The remediation ran over two working days. At the end:

  • All 41 anonymous sharing links were revoked.
  • 29 stale external accounts were removed; 39 were confirmed as current and adjusted where needed.
  • 1,147 of the 1,247 sharing links were revoked; the remaining 100 were confirmed as intentional and documented.
  • The 12 subsite broken-inheritance cases were resolved: 8 had inheritance restored, 4 retained unique permissions that were documented and signed off by the compliance team.
  • Total unique permission scopes across the 38 sites dropped from 847 to 94.

For a 620-person government tenant, 94 remaining scopes is still not zero. But every one of them is now documented and intentional. That is the goal of a SharePoint permissions remediation: not perfection, but defensible governance.

Building a process to prevent the next backlog

One-off remediation solves the present problem without stopping the same patterns from accumulating again. David's agency put two measures in place after the project concluded.
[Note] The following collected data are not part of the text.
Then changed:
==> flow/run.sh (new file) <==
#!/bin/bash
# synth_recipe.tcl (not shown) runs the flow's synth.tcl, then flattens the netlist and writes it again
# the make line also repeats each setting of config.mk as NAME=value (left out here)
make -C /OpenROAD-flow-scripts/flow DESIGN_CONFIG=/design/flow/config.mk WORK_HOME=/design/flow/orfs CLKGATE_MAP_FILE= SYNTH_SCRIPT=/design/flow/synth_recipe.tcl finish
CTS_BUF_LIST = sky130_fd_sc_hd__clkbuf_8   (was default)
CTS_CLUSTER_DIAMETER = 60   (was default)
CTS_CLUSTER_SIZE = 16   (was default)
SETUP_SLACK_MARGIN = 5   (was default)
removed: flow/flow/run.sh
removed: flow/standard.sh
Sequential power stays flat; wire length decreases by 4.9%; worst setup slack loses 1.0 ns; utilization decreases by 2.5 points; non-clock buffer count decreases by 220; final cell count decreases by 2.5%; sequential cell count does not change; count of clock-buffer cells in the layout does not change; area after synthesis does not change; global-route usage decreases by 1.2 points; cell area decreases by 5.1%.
Background: an optimization exercise with open tools, aiming at small area and a short achievable clock period. Do not read the settings as production practice.
Only simulation tests tie the RTL to the original design; equivalence was not proved.

==> flow/design.v (outline; a module is shown in full before it is edited, if it fits) <==
// module FirSymmetry: 2782 lines
// module fa: 4 lines
// module ha: 4 lines
module FirSymmetry (
  input               io_input_valid,
  output              io_input_ready,
  input      [7:0]    io_input_payload,
  output              io_output_valid,
  input               io_output_ready,
  output     [21:0]   io_output_payload,
  input               clk,
  input               reset
);
  // ...
==> flow/flow/run.sh <==
#!/bin/bash
# Standard ORFS layout with three changes to how the control paths are laid out:
#  - every port buffer is a buf_2 (the resizer's default pick is a slow delay buffer),
#  - the five control pins (valid/ready/reset) are placed next to each other,
#  - before detailed placement, the shift-enable buffer tree under io_output_ready
#    is moved behind one extra buffer, so the port buffer only drives
#    io_input_ready's buffer, the io_output_valid gate and that tree buffer.
# Each step's full output is in standard.log (and ORFS's own logs under orfs/logs).
set -euo pipefail
HERE=$(pwd)
export BUFFER_PORTS_ARGS="-buffer_cell sky130_fd_sc_hd__buf_2"
export PRE_IO_PLACEMENT_TCL=$HERE/flow/io_pins.tcl
export PRE_DETAIL_PLACE_TCL=$HERE/flow/io_fix.tcl
bash standard.sh finish > standard.log 2>&1
==> flow/flow/io_fix.tcl <==
# Runs before detailed placement (PRE_DETAIL_PLACE_TCL), after the resizer has
# buffered the design.  It shortens the combinational port-to-port paths
# (io_output_ready -> io_input_ready, and the valid/ready/reset -> io_output_valid
# gate), which the flow leaves slow because they meet the 18 ns clock easily:
#  - the io_output_ready port buffer keeps only the loads on those paths; the
#    shift-enable buffer tree is moved behind one new buffer,
#  - the gates on those paths get drive strength 2, their port buffers buf_4.
set db [ord::get_db]
set block [ord::get_db_block]

proc driver_of_net {net} {
  foreach it [$net getITerms] {
    if {[$it isOutputSignal]} { return [$it getInst] }
  }
  return ""
}
proc is_seq {inst} {
  return [[$inst getMaster] isSequential]
}
proc port_net {port} {
  return [[[ord::get_db_block] findBTerm $port] getNet]
}
proc out_net {inst} {
  foreach it [$inst getITerms] {
    if {[$it isOutputSignal]} { return [$it getNet] }
  }
  return ""
}
proc upsize {inst cell} {
  set m [[ord::get_db] findMaster $cell]
  if {$m eq "NULL" || $m eq ""} { return }
  if {[[$inst getMaster] getName] eq $cell} { return }
  puts "io_fix: [$inst getName] [[$inst getMaster] getName] -> $cell"
  replace_cell [get_cells [$inst getName]] $cell
}

# port buffers
set inbuf {}
foreach p {io_input_valid io_output_ready reset} {
  foreach it [[port_net $p] getITerms] { dict set inbuf $p [$it getInst] }
}
set outbuf {}
foreach p {io_output_valid io_input_ready} {
  dict set outbuf $p [driver_of_net [port_net $p]]
}
set portbufs {}
foreach {p i} $inbuf { lappend portbufs [$i getName] }
foreach {p i} $outbuf { lappend portbufs [$i getName] }

# combinational cells between the port buffers and the two outputs
set keep {}
foreach {p ob} $outbuf {
  set frontier [list $ob]
  for {set lvl 0} {$lvl < 4} {incr lvl} {
    set next {}
    foreach inst $frontier {
      if {[lsearch -exact $portbufs [$inst getName]] >= 0 && $inst ne $ob} continue
      foreach it [$inst getITerms] {
        if {![$it isInputSignal]} continue
        set n [$it getNet]
        if {$n eq "NULL" || $n eq ""} continue
        set d [driver_of_net $n]
        if {$d eq "" || [is_seq $d]} continue
        if {[lsearch -exact $keep [$d getName]] < 0} {
          lappend keep [$d getName]
          lappend next $d
        }
      }
    }
    set frontier $next
  }
}
puts "io_fix: control path cells: $keep"

# isolate the shift-enable tree
set ibuf [dict get $inbuf io_output_ready]
set onet [out_net $ibuf]
set loads {}
set nkeep 0
foreach pin [get_pins -of_objects [get_nets [$onet getName]]] {
  if {[get_property $pin direction] ne "input"} continue
  set iname [get_full_name [get_cells -of_objects $pin]]
  if {[lsearch -exact $keep $iname] < 0 && [lsearch -exact $portbufs $iname] < 0} {
    lappend loads $pin
  } else {
    incr nkeep
  }
}
puts "io_fix: [$ibuf getName] keeps $nkeep loads, [llength $loads] move behind en_tree_root"
if {[llength $loads] > 0} {
  insert_buffer -buffer_cell sky130_fd_sc_hd__buf_12 -net [get_nets [$onet getName]] \
    -load_pins $loads -buffer_name en_tree_root
}

# sizes
foreach name $keep {
  set inst [$block findInst $name]
  if {[lsearch -exact $portbufs $name] >= 0} continue
  set mname [[$inst getMaster] getName]
  if {[regexp {^(sky130_fd_sc_hd__\w+?)_(0|1)$} $mname -> base]} {
    upsize $inst ${base}_2
  }
}
foreach p {io_input_valid reset} { upsize [dict get $inbuf $p] sky130_fd_sc_hd__buf_4 }
foreach p {io_output_valid io_input_ready} { upsize [dict get $outbuf $p] sky130_fd_sc_hd__buf_4 }
==> flow/flow/io_pins.tcl <==
# keep the control pins together so the valid/ready paths stay short
set_io_pin_constraint -group -order -pin_names {io_input_valid reset io_output_valid io_input_ready io_output_ready}
==> flow/standard.sh <==
#!/bin/bash
# synth_recipe.tcl (not shown) runs the flow's synth.tcl, then flattens the netlist and writes it again
# the make line also repeats each setting of config.mk as NAME=value (left out here)
make -C /OpenROAD-flow-scripts/flow DESIGN_CONFIG=/design/flow/config.mk WORK_HOME=/design/flow/orfs CLKGATE_MAP_FILE= SYNTH_SCRIPT=/design/flow/synth_recipe.tcl "${@:-finish}"
==> flow/config.mk <==
export PLATFORM = sky130hd
export DESIGN_NAME = FirSymmetry
export DESIGN_NICKNAME = FirSymmetry
export VERILOG_FILES = /design/flow/design.v
export SDC_FILE = /design/flow/constraint.sdc
export NUM_CORES = 4
export LEC_CHECK = 0
export CAP_MARGIN = 20
export CORE_MARGIN = 2
export CORE_UTILIZATION = 55
export CTS_BUF_LIST = sky130_fd_sc_hd__clkbuf_16
export CTS_CLUSTER_DIAMETER = 120
export CTS_CLUSTER_SIZE = 22
export SLEW_MARGIN = 20
export SYNTH_HIERARCHICAL = 1
==> flow/constraint.sdc <==
create_clock -name core_clock -period 18.0 [get_ports {clk}]
set_input_delay 3.6000 -clock core_clock [delete_from_list [all_inputs] [get_ports {clk}]]
set_output_delay 3.6000 -clock core_clock [all_outputs]
set_load 0.01 [all_outputs]
Background: an optimization exercise with open tools, aiming at small area. Do not read the settings as production practice. Function was checked by simulation only, so behaviour that the tests miss may differ from the original. Power figures rest on the tool's default switching activity, not on a simulated workload.

## design/flow/run.sh

```bash
#!/bin/bash
# synth_recipe.tcl (not shown) runs the flow's synth.tcl, then flattens the netlist and writes it again
# the make line also repeats each setting of config.mk as NAME=value (left out here)
make -C /OpenROAD-flow-scripts/flow DESIGN_CONFIG=/design/flow/config.mk WORK_HOME=/design/flow/orfs CLKGATE_MAP_FILE= SYNTH_SCRIPT=/design/flow/synth_recipe.tcl finish
```

## design/flow/config.mk

```make
export PLATFORM = sky130hd
export DESIGN_NAME = ospi_flash
export DESIGN_NICKNAME = ospi_flash
export VERILOG_FILES = /design/flow/design.v
export SDC_FILE = /design/flow/constraint.sdc
export NUM_CORES = 8
export LEC_CHECK = 0
export CAP_MARGIN = 40
export CORE_MARGIN = 2
export CORE_UTILIZATION = 75
export CTS_BUF_LIST = sky130_fd_sc_hd__clkbuf_16
export CTS_CLUSTER_DIAMETER = 60
export CTS_CLUSTER_SIZE = 40
export PLACE_DENSITY = 0.85
export SLEW_MARGIN = 40
export SYNTH_HIERARCHICAL = 1
export SYNTH_MINIMUM_KEEP_SIZE = 0
```

## design/flow/constraint.sdc

```tcl
create_clock -name core_clock -period 14.0 [get_ports {clk}]
set_input_delay 2.8000 -clock core_clock [delete_from_list [all_inputs] [get_ports {clk}]]
set_output_delay 2.8000 -clock core_clock [all_outputs]
set_load 0.01 [all_outputs]
```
First, a quarterly permissions export using Report Master now runs automatically and lands in David's inbox as an Excel file. It covers all 38 sites and highlights any increase in unique scope counts from the previous quarter. A rising count is the earliest signal that ad-hoc file sharing is creating governance debt before it becomes an audit finding.

Second, the IT team added a SharePoint access step to the contractor offboarding checklist. When an engagement ends, removing SharePoint access is now a named task in the offboarding ticket rather than an afterthought. That single change would have prevented the majority of the 29 stale external accounts the original audit found.

For a structured approach to auditing external users before they become a problem, see the guide to auditing external users in SharePoint Online.

Frequently Asked Questions

What is broken permission inheritance in SharePoint Online?

Broken permission inheritance occurs when an item, folder, or subsite in SharePoint has its permissions disconnected from its parent. Instead of inheriting the parent site's or library's access rules, the item holds its own separate permission set. Each break creates a unique permission scope, which complicates audits, inflates the unique permissions count, and makes consistent access management significantly harder across a large tenant.

How do I bulk-remove sharing links across multiple SharePoint sites?

ShareMaster's Shared Links and Permissions tool lists all active sharing links across a site or library and lets you select and revoke multiple links in a single operation. Working through sites in batches, you can remove hundreds of links far faster than navigating to each file's sharing settings individually in the SharePoint interface.

How long does it take to remediate SharePoint permissions after a full tenant audit?

Editing permissions manually through the SharePoint admin centre can take days or weeks for a large tenant. With ShareMaster's bulk tools, the active work time is substantially shorter. The Western District Water Authority resolved 847 unique permission scopes and over 1,200 sharing links across 38 sites in two working days.